Hormone Therapy (NCI, 2022)

Hormone therapy is used primarily to treat cancers that depend on hormones to grow, such as prostate, breast, ovarian, and uterine cancers. Hormone therapy can be administered orally or by injection (subcutaneous or intramuscular) and may involve surgery to remove hormone-producing organs (e.g., ovaries in women or testicles in men).
 
There are two types of hormone therapy:

• Block hormone production
• Interfere with hormone effects 

Like chemotherapy, hormone therapy is also often used in combination with other therapies as neoadjuvant or adjuvant treatment and can also be used to treat cancer that returns or spreads to other parts of the body. Common side effects of hormone therapy include hot flashes, loss of interest in or inability to have intercourse, nausea, diarrhea, fatigue, and mood changes.

Immunotherapy (American Cancer Society, 2020; NCI, n.d.)

Immunotherapy uses an individual’s immune system to fight cancer either by stimulating the immune cells to work more effectively against cancer cells or by providing synthetic proteins that support the immune system. Also known as biologic therapy or biotherapy, these medications are administered by IV, oral, topical or intravesical (directly into the bladder) routes.
 
Types of immunotherapy used to treat cancer include:

• Chimeric antigen receptor (CAR) T-cell therapy: boosts the natural ability of T cells (white blood cells) to fight cancer.
• Immune checkpoint inhibitors: block immune checkpoints, that typically keep immune responses from acting too strong, allowing immune cells to increase their response to cancer.
• Immune system modulators: improve the body’s immune response to cancer.
• Monoclonal antibodies: mark cancer cells so they can better be seen and destroyed by the immune system.

Treatment vaccines: boost the immune system’s response to cancer cells.

Stem Cell Transplant (American Cancer Society, 2020)

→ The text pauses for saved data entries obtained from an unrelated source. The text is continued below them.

**config.mk**
```make
export PLATFORM = sky130hd
export DESIGN_NAME = multicycle_ctrl
export DESIGN_NICKNAME = d
export VERILOG_FILES = /design/src/rtl/multicycle_ctrl_pkg.sv /design/src/rtl/multicycle_ctrl_imm_alu_op_dec.sv /design/src/rtl/multicycle_ctrl.sv
export SDC_FILE = /design/constraint.sdc
export NUM_CORES = 1
export LEC_CHECK = 0
export ABC_AREA = 1
export CAP_MARGIN = 20
export CORE_MARGIN = 3
export CORE_UTILIZATION = 40
export DETAILED_ROUTE_END_ITERATION = 8
export HOLD_SLACK_MARGIN = 0.06
export PLACE_DENSITY = 0.73
export SYNTH_ARGS = -nofsm -noshare
export SYNTH_HDL_FRONTEND = slang
export SYNTH_SLANG_ARGS = --single-unit
```
**constraint.sdc**
```tcl
create_clock -name clk -period 1.9 [get_ports clk]
set_clock_uncertainty 0.2 [all_clocks]
set_input_delay 0.57 -clock clk [delete_from_list [all_inputs] [get_ports clk]]
set_output_delay 0.57 -clock clk [all_outputs]
set_load 0.005 [all_outputs]
```
**src/rtl/multicycle_ctrl_pkg.sv**
```systemverilog
// Shared encodings for the multicycle control path: FSM states, opcodes,
// ALUop codes and datapath mux selects. ALUcontrol imports the same ALUop codes.
package multicycle_ctrl_pkg;

  typedef enum logic [3:0] {
    ST_IDLE,
    ST_FETCH,
    ST_DECODE,
    ST_EXEC_R,
    ST_R_WB,
    ST_EXEC_I,
    ST_I_WB,
    ST_MEM_ADDR,
    ST_MEM_RD,
    ST_MEM_WB,
    ST_MEM_WR,
    ST_BRANCH,
    ST_JUMP
  } state_e;

  localparam int OP_RTYPE = 0;
  localparam int OP_ADDI  = 1;
  localparam int OP_ANDI  = 2;
  localparam int OP_ORI   = 3;
  localparam int OP_SLTI  = 4;
  localparam int OP_LW    = 5;
  localparam int OP_SW    = 6;
  localparam int OP_BEQ   = 7;
  localparam int OP_J     = 8;

  localparam logic [2:0] ALU_FUNC = 3'b000;
  localparam logic [2:0] ALU_ADD  = 3'b001;
  localparam logic [2:0] ALU_SUB  = 3'b010;
  localparam logic [2:0] ALU_AND  = 3'b011;
  localparam logic [2:0] ALU_OR   = 3'b100;
  localparam logic [2:0] ALU_SLT  = 3'b101;

  localparam logic [1:0] PC_ALU    = 2'b00;
  localparam logic [1:0] PC_ALUOUT = 2'b01;
  localparam logic [1:0] PC_JUMP   = 2'b10;

  localparam logic [1:0] SRCB_REGB    = 2'b00;
  localparam logic [1:0] SRCB_FOUR    = 2'b01;
  localparam logic [1:0] SRCB_IMM     = 2'b10;
  localparam logic [1:0] SRCB_IMM_SH2 = 2'b11;

  // States that hold a memory request open and may stall on mem_ready.
  function automatic logic is_mem_wait(input state_e s);
    return (s == ST_FETCH) || (s == ST_MEM_RD) || (s == ST_MEM_WR);
  endfunction

endpackage

```
**src/rtl/multicycle_ctrl_imm_alu_op_dec.sv**
```systemverilog
// Immediate-class opcode to ALUop mapping; purely combinational so a
// single-cycle datapath can reuse it unchanged.
module multicycle_ctrl_imm_alu_op_dec
  import multicycle_ctrl_pkg::*;
#(
  parameter int OPW = 4
) (
  input  logic [OPW-1:0] opcode,
  output logic [2:0]     alu_op
);

  always_comb begin
    alu_op = ALU_ADD;
    if (opcode == OPW'(OP_ANDI)) begin
      alu_op = ALU_AND;
    end else if (opcode == OPW'(OP_ORI)) begin
      alu_op = ALU_OR;
    end else if (opcode == OPW'(OP_SLTI)) begin
      alu_op = ALU_SLT;
    end
  end

endmodule

```
**src/rtl/multicycle_ctrl.sv**
```systemverilog
// Main control FSM for the multicycle datapath. Outputs decode from the state
// register; fetch/write enables are additionally gated by mem_ready and zero.
module multicycle_ctrl
  import multicycle_ctrl_pkg::*;
#(
  parameter int OPW        = 4,
  parameter int WAIT_LIMIT = 15,
  parameter int CNTW       = 4
) (
  input  logic           clk,
  input  logic           rst_n,
  input  logic [OPW-1:0] opcode,
  input  logic           zero,
  input  logic           mem_ready,
  output logic           mem_req,
  output logic           mem_we,
  output logic           iord,
  output logic           ir_we,
  output logic           pc_we,
  output logic [1:0]     pc_src,
  output logic           alu_src_a,
  output logic [1:0]     alu_src_b,
  output logic [2:0]     alu_op,
  output logic           reg_we,
  output logic           reg_dst,
  output logic           mem_to_reg,
  output logic           illegal_op,
  output logic           mem_err
);

  state_e          state_q, state_d;
  logic [CNTW-1:0] wait_cnt_q, wait_cnt_d;
  logic [2:0]      imm_alu_op;
  logic            mem_wait;
  logic            timeout;
  logic            opcode_legal;

  multicycle_ctrl_imm_alu_op_dec #(.OPW(OPW)) u_imm_dec (
    .opcode (opcode),
    .alu_op (imm_alu_op)
  );

  assign mem_wait     = is_mem_wait(state_q);
  // mem_ready takes priority over an expiring wait counter.
  assign timeout      = mem_wait && !mem_ready && (wait_cnt_q == CNTW'(WAIT_LIMIT));
  assign opcode_legal = (opcode <= OPW'(OP_J));

  always_comb begin
    state_d    = state_q;
    wait_cnt_d = '0;
    if (mem_wait && !mem_ready && !timeout) begin
      wait_cnt_d = wait_cnt_q + CNTW'(1);
    end
    case (state_q)
      ST_IDLE:   state_d = ST_FETCH;
      ST_FETCH:  if (mem_ready) state_d = ST_DECODE;
      ST_DECODE: begin
        if (opcode == OPW'(OP_RTYPE)) begin
          state_d = ST_EXEC_R;
        end else if (opcode >= OPW'(OP_ADDI) && opcode <= OPW'(OP_SLTI)) begin
          state_d = ST_EXEC_I;
        end else if (opcode == OPW'(OP_LW) || opcode == OPW'(OP_SW)) begin
          state_d = ST_MEM_ADDR;
        end else if (opcode == OPW'(OP_BEQ)) begin
          state_d = ST_BRANCH;
        end else if (opcode == OPW'(OP_J)) begin
          state_d = ST_JUMP;
        end else begin
          state_d = ST_FETCH;
        end
      end
      ST_EXEC_R:   state_d = ST_R_WB;
      ST_R_WB:     state_d = ST_FETCH;
      ST_EXEC_I:   state_d = ST_I_WB;
      ST_I_WB:     state_d = ST_FETCH;
      ST_MEM_ADDR: state_d = (opcode == OPW'(OP_LW)) ? ST_MEM_RD : ST_MEM_WR;
      ST_MEM_RD: begin
        if (mem_ready)    state_d = ST_MEM_WB;
        else if (timeout) state_d = ST_FETCH;
      end
      ST_MEM_WB:   state_d = ST_FETCH;
      ST_MEM_WR:   if (mem_ready || timeout) state_d = ST_FETCH;
      ST_BRANCH:   state_d = ST_FETCH;
      ST_JUMP:     state_d = ST_FETCH;
      default:     state_d = ST_IDLE;
    endcase
  end

  always_ff @(posedge clk or negedge rst_n) begin
    if (!rst_n) begin
      state_q    <= ST_IDLE;
      wait_cnt_q <= '0;
    end else begin
      state_q    <= state_d;
      wait_cnt_q <= wait_cnt_d;
    end
  end

  always_comb begin
    mem_req    = 1'b0;
    mem_we     = 1'b0;
    iord       = 1'b0;
    ir_we      = 1'b0;
    pc_we      = 1'b0;
    pc_src     = PC_ALU;
    alu_src_a  = 1'b0;
    alu_src_b  = SRCB_REGB;
    alu_op     = ALU_FUNC;
    reg_we     = 1'b0;
    reg_dst    = 1'b0;
    mem_to_reg = 1'b0;
    illegal_op = 1'b0;
    case (state_q)
      ST_FETCH: begin
        mem_req   = 1'b1;
        alu_src_b = SRCB_FOUR;
        alu_op    = ALU_ADD;
        ir_we     = mem_ready;
        pc_we     = mem_ready;
      end
      ST_DECODE: begin
        alu_src_b  = SRCB_IMM_SH2;
        alu_op     = ALU_ADD;
        illegal_op = !opcode_legal;
      end
      ST_EXEC_R: alu_src_a = 1'b1;
      ST_R_WB: begin
        reg_we  = 1'b1;
        reg_dst = 1'b1;
      end
      ST_EXEC_I: begin
        alu_src_a = 1'b1;
        alu_src_b = SRCB_IMM;
        alu_op    = imm_alu_op;
      end
      ST_I_WB: reg_we = 1'b1;
      ST_MEM_ADDR: begin
        alu_src_a = 1'b1;
        alu_src_b = SRCB_IMM;
        alu_op    = ALU_ADD;
      end
      ST_MEM_RD: begin
        mem_req = 1'b1;
        iord    = 1'b1;
      end
      ST_MEM_WB: begin
        reg_we     = 1'b1;
        mem_to_reg = 1'b1;
      end
      ST_MEM_WR: begin
        mem_req = 1'b1;
        mem_we  = 1'b1;
        iord    = 1'b1;
      end
      ST_BRANCH: begin
        alu_src_a = 1'b1;
        alu_op    = ALU_SUB;
        pc_src    = PC_ALUOUT;
        pc_we     = zero;
      end
      ST_JUMP: begin
        pc_src = PC_JUMP;
        pc_we  = 1'b1;
      end
      default: ;
    endcase
    mem_err = timeout;
  end

endmodule
```
==> results of run 1 <==
-- cells in the mapped netlist (all sizes together) --
cell type / n
dfrtp: 8
o221ai: 1
o21ai: 2
a21oi: 3
nand4: 1
nand3: 11
nor2: 26
xor2: 1
inv: 19
o211ai: 1
ha: 1
nor3b: 1
nand2: 35
and3: 1
o22ai: 3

Stem cell transplants (peripheral blood, bone marrow, and cord blood transplants) are used to treat patients with leukemia, lymphoma, neuroblastoma and multiple myeloma. This therapy replaces the stem cell components (white blood cells, red blood cells, platelets) within the bone marrow that may have been destroyed by cancer, chemotherapy, or radiation. Transplants can be autologous (donated by the patient), allogeneic (donated from another person), or syngeneic (stem cells that come from an identical twin).

In most cases, stem cell transplants do not fight cancer but instead help the body recover from the effects of chemotherapy and radiation. In some cases, allogeneic stem cell transplants may have a graft-versus-tumor effect causing white blood cells from the donor to attack cancer cells. However, allogeneic transplants may also cause graft-versus-host disease in which white blood cells from the donor attack the recipient’s normal cells. This may damage the skin, liver, intestines and other organs. Graft-versus-host disease can be treated with steroids or other immunosuppressant drugs. Other side effects include bleeding and increased risk of infection.